%%
**src/rtl/uart_rx.sv**
```systemverilog
// UART receiver: 2-FF input sync, PRESCALE-x oversampling with 3-sample majority vote,
// LSB-first data, optional parity, stop check; results presented as one-cycle strobes.
module uart_rx #(
  parameter int DATA_WIDTH = 8
) (
  input  logic                  CLK,
  input  logic                  RST,
  input  logic                  RX_IN,
  input  logic [5:0]            PRESCALE,
  input  logic                  PAR_EN,
  input  logic                  PAR_TYP,
  output logic [DATA_WIDTH-1:0] P_DATA,
  output logic                  DATA_VALID,
  output logic                  PAR_ERR,
  output logic                  STP_ERR
);

  localparam int BW = (DATA_WIDTH > 1) ? $clog2(DATA_WIDTH) : 1;

  typedef enum logic [2:0] {IDLE, START, DATA, PARITY, STOP} state_t;

  state_t                state_q, state_d;
  logic                  sync1_q, rx_s_q;
  logic [5:0]            p_q, p_d;
  logic                  par_en_q, par_en_d;
  logic                  par_typ_q, par_typ_d;
  logic [5:0]            edge_cnt_q, edge_cnt_d;
  logic [BW-1:0]         bit_cnt_q, bit_cnt_d;
  logic [2:0]            smp_q, smp_d;
  logic [DATA_WIDTH-1:0] shift_q, shift_d;
  logic                  par_bit_q, par_bit_d;
  logic [DATA_WIDTH-1:0] p_data_q, p_data_d;
  logic                  data_valid_q, data_valid_d;
  logic                  par_err_q, par_err_d;
  logic                  stp_err_q, stp_err_d;

  logic [5:0] half;
  logic       last_edge;
  logic       maj;
  logic       perr;
  logic       serr;

  always_ff @(posedge CLK or negedge RST) begin
    if (!RST) begin
      sync1_q      <= 1'b1;
      rx_s_q       <= 1'b1;
      state_q      <= IDLE;
      p_q          <= 6'd8;
      par_en_q     <= 1'b0;
      par_typ_q    <= 1'b0;
      edge_cnt_q   <= '0;
      bit_cnt_q    <= '0;
      smp_q        <= '1;
      shift_q      <= '0;
      par_bit_q    <= 1'b0;
      p_data_q     <= '0;
      data_valid_q <= 1'b0;
      par_err_q    <= 1'b0;
      stp_err_q    <= 1'b0;
    end else begin
      sync1_q      <= RX_IN;
      rx_s_q       <= sync1_q;
      state_q      <= state_d;
      p_q          <= p_d;
      par_en_q     <= par_en_d;
      par_typ_q    <= par_typ_d;
      edge_cnt_q   <= edge_cnt_d;
      bit_cnt_q    <= bit_cnt_d;
      smp_q        <= smp_d;
      shift_q      <= shift_d;
      par_bit_q    <= par_bit_d;
      p_data_q     <= p_data_d;
      data_valid_q <= data_valid_d;
      par_err_q    <= par_err_d;
      stp_err_q    <= stp_err_d;
    end
  end

  always_comb begin
    state_d      = state_q;
    p_d          = p_q;
    par_en_d     = par_en_q;
    par_typ_d    = par_typ_q;
    edge_cnt_d   = edge_cnt_q;
    bit_cnt_d    = bit_cnt_q;
    smp_d        = smp_q;
    shift_d      = shift_q;
    par_bit_d    = par_bit_q;
    p_data_d     = p_data_q;
    data_valid_d = 1'b0;
    par_err_d    = 1'b0;
    stp_err_d    = 1'b0;

    half      = p_q >> 1;
    last_edge = (edge_cnt_q == p_q - 6'd1);
    maj       = (smp_q[0] & smp_q[1]) | (smp_q[0] & smp_q[2]) | (smp_q[1] & smp_q[2]);
    perr      = par_en_q & (par_bit_q != ((^shift_q) ^ par_typ_q));
    serr      = ~maj;

    if (state_q != IDLE) begin
      if (edge_cnt_q == half - 6'd2) smp_d[0] = rx_s_q;
      if (edge_cnt_q == half - 6'd1) smp_d[1] = rx_s_q;
      if (edge_cnt_q == half)        smp_d[2] = rx_s_q;
      edge_cnt_d = last_edge ? '0 : edge_cnt_q + 6'd1;
    end

    case (state_q)
      IDLE: begin
        edge_cnt_d = '0;
        bit_cnt_d  = '0;
        if (!rx_s_q) begin
          // The detecting cycle is edge 0 of the start bit, so counting resumes at 1.
          state_d    = START;
          edge_cnt_d = 6'd1;
          p_d        = (PRESCALE == 6'd16 || PRESCALE == 6'd32) ? PRESCALE : 6'd8;
          par_en_d   = PAR_EN;
          par_typ_d  = PAR_TYP;
        end
      end
      START: begin
        if (last_edge) begin
          state_d   = maj ? IDLE : DATA;
          bit_cnt_d = '0;
        end
      end
      DATA: begin
        if (last_edge) begin
          shift_d = {maj, shift_q[DATA_WIDTH-1:1]};
          if (bit_cnt_q == BW'(DATA_WIDTH - 1)) begin
            state_d = par_en_q ? PARITY : STOP;
          end else begin
            bit_cnt_d = bit_cnt_q + 1'b1;
          end
        end
      end
      PARITY: begin
        if (last_edge) begin
          par_bit_d = maj;
          state_d   = STOP;
        end
      end
      STOP: begin
        if (last_edge) begin
          par_err_d = perr;
          stp_err_d = serr;
          if (!perr && !serr) begin
            data_valid_d = 1'b1;
            p_data_d     = shift_q;
          end
          state_d = IDLE;
        end
      end
      default: state_d = IDLE;
    endcase
  end

  assign P_DATA     = p_data_q;
  assign DATA_VALID = data_valid_q;
  assign PAR_ERR    = par_err_q;
  assign STP_ERR    = stp_err_q;

endmodule

```
**config.mk**
```make
export PLATFORM = sky130hd
export DESIGN_NAME = uart_rx
export DESIGN_NICKNAME = d
export VERILOG_FILES = /design/src/rtl/uart_rx.sv
export SDC_FILE = /design/constraint.sdc
export NUM_CORES = 1
export LEC_CHECK = 0
export ABC_CLOCK_PERIOD_IN_PS = 2700
export BUFFER_PORTS_ARGS = -buffer_cell sky130_fd_sc_hd__buf_4
export CORE_UTILIZATION = 40
export DETAILED_ROUTE_END_ITERATION = 8
export PLACE_DENSITY = 0.59
export SYNTH_ARGS = -nofsm -noshare
export SYNTH_HDL_FRONTEND = slang
export SYNTH_SLANG_ARGS = --single-unit
```
**constraint.sdc**
```tcl
create_clock -name CLK -period 2.7 [get_ports CLK]
set_clock_uncertainty 0.1 [all_clocks]
set_input_delay 0.27 -clock CLK [delete_from_list [all_inputs] [get_ports CLK]]
set_output_delay 0.27 -clock CLK [all_outputs]
set_load 0.05 [all_outputs]
```
==> flow_metrics.env, run 1 <==
export IMPL_status="complete, no violations"
export IMPL_p_int_uw=1500
export IMPL_worstPathMaxFanout=11
export IMPL_placed_area_mm2=0.00269
export IMPL_fin_ws_ns=0.216
export IMPL_powerDensity_mw_per_mm2=774
export IMPL_synth_area_top_cells="dfrtp_1 39%, mux2_2 9.4%, xnor2_1 8.4%, dfstp_2 6.3%, ha_1 4.0%"
export IMPL_start_kind="flip-flop"
export IMPL_multi_input_area_mm2=0.00124
export IMPL_fp_row_count=28
export IMPL_antenna_found_initial=0
export IMPL_vias=1583
export IMPL_path_clk_slew_ns=0.09
export IMPL_wire_per_inst_um=13.8
export IMPL_drive_above_1_share_pct=31.0
export IMPL_finalHoldWorstSlack_ns=0.0865
export IMPL_insertion_delay_ns=0.29
export IMPL_synth_top_area_share_pct=39.0
export IMPL_p_comb_share_pct=29.8
export IMPL_worst_pin_slew_ns=0.560
export IMPL_p_sw_share_pct=31.8
export IMPL_grt_pass1_wl_mm=7.47
export IMPL_irDropWorstVdd_mv=0.500
export IMPL_dp_hpwl_mm=3.16
export IMPL_drt_iter0_drc=77
export IMPL_track_usage_pct=15.1
export IMPL_p_leak_uw=0.00131
export IMPL_firstDrtPassIters=4
export IMPL_netlist_cell_type_count=49
export IMPL_async_reset_ff_share_pct=100
export IMPL_gr_usage_met3_pct=2.36
export IMPL_crit_end="P_DATA[7]"
export IMPL_reg2reg_from="p_q[2]"
export IMPL_grt_max_degree=46
export IMPL_finalNonFillerCells=314
export IMPL_max_freq_ghz=0.403
export IMPL_path_class="reg2reg"
export IMPL_finalHoldViolCount=0
export IMPL_seqPwrFrac_pct=42.6
export IMPL_cts_made_buffers=5
export IMPL_clockBufferDepth=2
export IMPL_fill_cells=553
export IMPL_start_util_pct=41.8
export IMPL_dp_cells=304
export IMPL_startpoint="p_q[2]"
export IMPL_use_met1_pct=22.6
export IMPL_setup_tns_ns=0
export IMPL_synth_edff_count=0
export IMPL_slew_headroom_pct=62.7
export IMPL_antenna_cells=0
export IMPL_r2r_slack_ns=0.22
export IMPL_hold_class="in2reg"
export IMPL_p_sw_uw=703
export IMPL_grt_setup_unrepaired="no"
export IMPL_arrival_ns=2.57
export IMPL_worst_endpoint_required_ns=2.79
export IMPL_gr_usage_met2_pct=22.2
export IMPL_r2r_end="P_DATA[7]"
export IMPL_syn_num_nets=235
export IMPL_wirelength_mm=4.32
export IMPL_detail_route_antenna_nets=0
export IMPL_cts_resized=0
export IMPL_avgViaCountPerCell=5.04
export IMPL_pre_cts_slack_ns=0.209
export IMPL_grt_overflow=0
export IMPL_cts_max_level=2
export IMPL_yosys_area_top_type="dfrtp_1"
export IMPL_finalCritPeriodShare_pct=92.0
export IMPL_end_kind="flip-flop"
export IMPL_grt_pass1_vias=1531
export IMPL_ios=22
export IMPL_port_buffers=21
export IMPL_fin_nets=257
export IMPL_cts_sinks=45
export IMPL_synthCells=216
export IMPL_gp_congestion=0.851
export IMPL_fp_dieArea_mm2=0.00658
export IMPL_r2r_cells=8
export IMPL_slew_violations=0
export IMPL_cts_root_buffer="clkbuf_8"
export IMPL_yosysSeqAreaShare_pct=45.3
export IMPL_syn_avg_cell_area_um2=11.6
export IMPL_grt_busiest_layer="met1"
export IMPL_stdcell_area_mm2=0.00285
export IMPL_syn_cell_area_mm2=0.00250
export IMPL_ys_seq_elements=45
export IMPL_design_core_area_mm2=0.00599
export IMPL_die_width_um=81.1
export IMPL_synth_warnings=0
export IMPL_syn_to_final_growth_pct=13.8
export IMPL_clockPowerShare_pct=27.6
export IMPL_cts_tree="done"
export IMPL_ff_latch_area_mm2=0.00113
export IMPL_die_h_um=81.1
export IMPL_fin_crit_ns=2.48
export IMPL_cap_violations=0
export IMPL_synth_ff_type="dfrtp_1"
export IMPL_drc_errors=0
export IMPL_finalSetupViolations=0
[per-stage QoR]
step / utilization, % / total power [µW]
2_1_floorplan: - / 1490
3_3_place_gp: 45.0 / 1620
3_5_place_dp: 45.0 / 1610
4_1_cts: 47.6 / 2230
5_1_grt: 47.6 / 2340
6_report: 47.6 / 2210
[final cells by class]
type / count / share of cell area, %
Timing Repair Buffer: 26 / 7.02
Tap cell: 75 / 3.29
Multi-Input combinational cell: 148 / 43.5
Sequential cell: 45 / 39.8
Clock inverter: 3 / 2.41
Clock buffer: 5 / 2.41
Inverter: 12 / 1.58
[synth_stat cells, types with 2 or more instances]
cell	count
xor2_1	8
mux2i_1	3
nor2_1	14
xnor2_1	24
nor3_1	5
mux2_2	21
nor4b_1	2
buf_2	5
buf_6	5
nand3_1	9
dfstp_2	6
nand2b_1	2
o32ai_1	2
a32o_1	3
dfrtp_1	39
inv_1	12
o21ai_0	5
ha_1	8
nor3b_1	2
nor4_1	2
nand4_2	2
nand2_1	8
nor2b_1	3
[worst min-delay path by stage]
stage,start,endpoint,slack (ns),depth (start not counted)
4_1_cts,PRESCALE[5],p_q[4],0.08,2
5_1_grt,PRESCALE[5],p_q[4],0.09,2
2_1_floorplan,RST,DATA_VALID,-0.13,0
6_report,PRESCALE[5],p_q[4],0.09,2
3_5_place_dp,RST,par_bit_q,0.21,1
3_3_place_gp,RST,par_bit_q,0.21,1
[metal layers]
layer | part of all wire, % | vias to the layer above
met5 | 0 | -
met4 | 1.2 | 0
met3 | 2.0 | 5
met2 | 45 | 18
met1 | 52 | 772
li1 | - | 788
[timing repair]
item / CTS / global route
hold endpoints to repair: 40 / 0
hold buffers: 2 / 0
setup buffers: 0 / 0
[worst max-delay path, cell delays in order, from the launching register on]
cell	delay, ns
dfrtp_1	0.45
inv_1	0.17
ha_1	0.26
nor3b_4	0.22
nand2_1	0.09
xnor2_1	0.24
and3_4	0.31
nand4_4	0.19
mux2_2	0.34
[flip-flops by register name, indices dropped and copies added (netlist names), 3 cells and up]
name and flops:
smp_q 3, edge_cnt_q 6, bit_cnt_q 3, p_q 6, state_q 3, P_DATA 8, shift_q 8
[power groups by stage]
stage	Sequential, µW	Combinational (µW)	Clock [µW]
floorplan	864	622	0
global placement	954	662	0
detailed placement	953	660	0
CTS	939	667	623
global route	962	731	650
finish	940	658	609
[layout by cell type, fill, tap and decap left out, types with 2 or more instances in the layout]
cell type / count
dfrtp_1: 39
xnor2_1: 24
buf_4: 24
mux2_2: 21
nor2_1: 14
inv_1: 12
nand3_1: 9
xor2_1: 8
nand2_1: 8
ha_1: 8
dfstp_2: 6
nor3_1: 5
o21ai_0: 5
clkbuf_8: 5
a32o_1: 3
nor2b_1: 3
mux2i_1: 3
nand2b_1: 2
nor3b_1: 2
nand4_2: 2
nor4b_1: 2
nor4_1: 2
o32ai_1: 2
bufinv_16: 2
dlygate4sd3_1: 2
[cells by family after synthesis]
logic type / synth area share, %
muxes: 11.2
xor gates and xnor gates: 12.7
buffers and inverters: 5.19
DFF: 45.3
AOI/OAI and AO/OA: 6.74
adders and majority gates: 4.40
and+or+nand+nor: 14.4
No activity file was read; power rests on OpenSTA's default activity.
==> run 2, diff against run 1 <==
--- a/config.mk
+++ b/config.mk
@@ -5,7 +5,7 @@
 export SDC_FILE = /design/constraint.sdc
 export NUM_CORES = 1
 export LEC_CHECK = 0
-export ABC_CLOCK_PERIOD_IN_PS = 2700
+export ABC_CLOCK_PERIOD_IN_PS = 2300
 export BUFFER_PORTS_ARGS = -buffer_cell sky130_fd_sc_hd__buf_4
 export CORE_UTILIZATION = 40
 export DETAILED_ROUTE_END_ITERATION = 8
==> constraint.sdc (replaced) <==
create_clock -name CLK -period 2.3 [get_ports CLK]
set_clock_uncertainty 0.1 [all_clocks]
set_input_delay 0.23 -clock CLK [delete_from_list [all_inputs] [get_ports CLK]]
set_output_delay 0.23 -clock CLK [all_outputs]
set_load 0.05 [all_outputs]
==> run 2 against run 1 <==
Against the previous run: count of clock-buffer cells in the layout is the same; routed wire length grew 17%; final cell count grew 6.4%; maximum frequency grew 11%; sequential share of layout area shrank 3.0 points; largest cell class unchanged.
==> flow_metrics.env, run 2 (synthesized netlist as in run 1, its figures left out) <==
export IMPL_path_clk_slew_ns=0.09
export IMPL_ios=22
export IMPL_insertion_delay_ns=0.31
export IMPL_drt_iter0_drc=54
export IMPL_detail_route_antenna_nets=0
export IMPL_grt_overflow=0
export IMPL_track_usage_pct=16.6
export IMPL_hold_class="in2reg"
export IMPL_worst_pin_slew_ns=0.727
export IMPL_syn_to_final_growth_pct=23.0
export IMPL_finalCritPeriodShare_pct=97.1
export IMPL_wire_per_inst_um=15.1
export IMPL_cts_made_buffers=5
export IMPL_cts_max_level=2
export IMPL_die_width_um=81.1
export IMPL_avgViaCountPerCell=5.09
export IMPL_path_class="reg2reg"
export IMPL_port_buffers=21
export IMPL_clockBufferDepth=2
export IMPL_r2r_slack_ns=0.07
export IMPL_design_core_area_mm2=0.00599
export IMPL_p_leak_uw=0.00144
export IMPL_slew_headroom_pct=51.2
export IMPL_final_common_cell="buf_4"
export IMPL_grt_pass1_wl_mm=8.00
export IMPL_die_h_um=81.1
export IMPL_fin_crit_ns=2.23
export IMPL_irDropWorstVdd_mv=0.383
export IMPL_wirelength_mm=5.04
export IMPL_cts_root_buffer="clkbuf_8"
export IMPL_finalHoldViolCount=0
export IMPL_cap_violations=0
export IMPL_cts_sinks=45
export IMPL_grt_pass1_vias=1581
export IMPL_worst_endpoint_required_ns=2.40
export IMPL_fp_dieArea_mm2=0.00658
export IMPL_start_util_pct=41.8
export IMPL_setup_tns_ns=0
export IMPL_grt_max_degree=46
export IMPL_final_util_pct=51.4
export IMPL_vias=1699
export IMPL_gp_congestion=0.801
export IMPL_antenna_cells=0
export IMPL_end_kind="flip-flop"
export IMPL_arrival_ns=2.34
export IMPL_drive_above_1_share_pct=40.5
export IMPL_drc_errors=0
export IMPL_dp_hpwl_mm=3.49
export IMPL_fin_nets=277
export IMPL_finalSetupViolations=0
export IMPL_slew_violations=0
export IMPL_fill_cells=522
export IMPL_firstDrtPassIters=4
export IMPL_fp_row_count=28
export IMPL_status="complete, no violations"
export IMPL_max_freq_ghz=0.448
export IMPL_cts_tree="done"
export IMPL_start_kind="flip-flop"
export IMPL_worstPathMaxFanout=8
export IMPL_finalHoldWorstSlack_ns=0.0439
export IMPL_powerDensity_mw_per_mm2=907
export IMPL_antenna_found_initial=0
export IMPL_final_cell_mix="41 x buf_4, 39 x dfrtp_1, 22 x xnor2_1, 20 x mux2_2, 14 x nor2_1"
-- run 2: final cells by class --
| class | instances | area, µm² | area share (%) |
|---|---|---|---|
| multi-input cells | 149 | 1310 | 42.6 |
| well taps | 75 | 93.8 | 3.05 |
| repair buffers | 45 | 359 | 11.7 |
| clock buffers | 5 | 68.8 | 2.23 |
| inverters | 12 | 45.0 | 1.46 |
| clock inverters | 3 | 68.8 | 2.23 |
| flip-flops and latches | 45 | 1130 | 36.8 |
-- run 2: path summary, 6_finish.rpt --
check / startpoint / endpoint / cells past startpoint
min in group asynchronous: RST / PAR_ERR / 2
hold reg to reg: sync1_q / rx_s_q / 0
setup / recovery: p_q[3] / P_DATA[7] / 8
max in group asynchronous: RST / edge_cnt_q[5] / 2
setup reg to reg: p_q[3] / P_DATA[7] / 8
hold / removal: PRESCALE[5] / p_q[4] / 2
-- run 2: report_power, final --
part / internal (µW) / switching (µW)
sequential: 929 / 113
clock: 437 / 294
combinational: 509 / 510
-- run 2: per-stage QoR --
stage | total power (µW) | setup slack [ns] | area (µm²) | instances
final | 2790 | 0.0660 | 3080 | 334
after global routing | 2950 | -0.00339 | 3080 | 334
after CTS | 2730 | 0.0161 | 2990 | 330
after detailed placement | 1980 | 0.0212 | 2820 | 319
after global placement | 1970 | 0.0255 | 2820 | 319
after floorplan | 1750 | 0.0292 | 2500 | 216
-- run 2: routing by layer --
layer | up-vias | GRT usage (%) | routed length [µm]
li1 | 836 | - | -
met1 | 838 | 25.2 | 2640
met2 | 19 | 22.8 | 2150
met3 | 6 | 3.15 | 155
met4 | 0 | 6.96 | 90
met5 | - | 0 | 0
-- run 2: critical path, stage by stage (launching register included) --
cell and delay (ns):
dfstp_2 0.54, inv_1 0.06, ha_2 0.17, nand2b_1 0.08, a21oi_1 0.07, and4b_4 0.32, and3_4 0.27, nand4_4 0.16
mux2_4 0.36
-- run 2: repair_timing --
| item | CTS | global route |
|---|---|---|
| setup buffers | 1 | 3 |
| pin swaps | 0 | 3 |
| endpoints found under the setup margin | 6 | 22 |
| gates cloned | 0 | 1 |
| hold endpoints to repair | 40 | 0 |
| hold buffers | 2 | 0 |
| resized for setup | 1 | 15 |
%%
Work out how many lines of the data include the word "asynchronous". Then write only that number.

2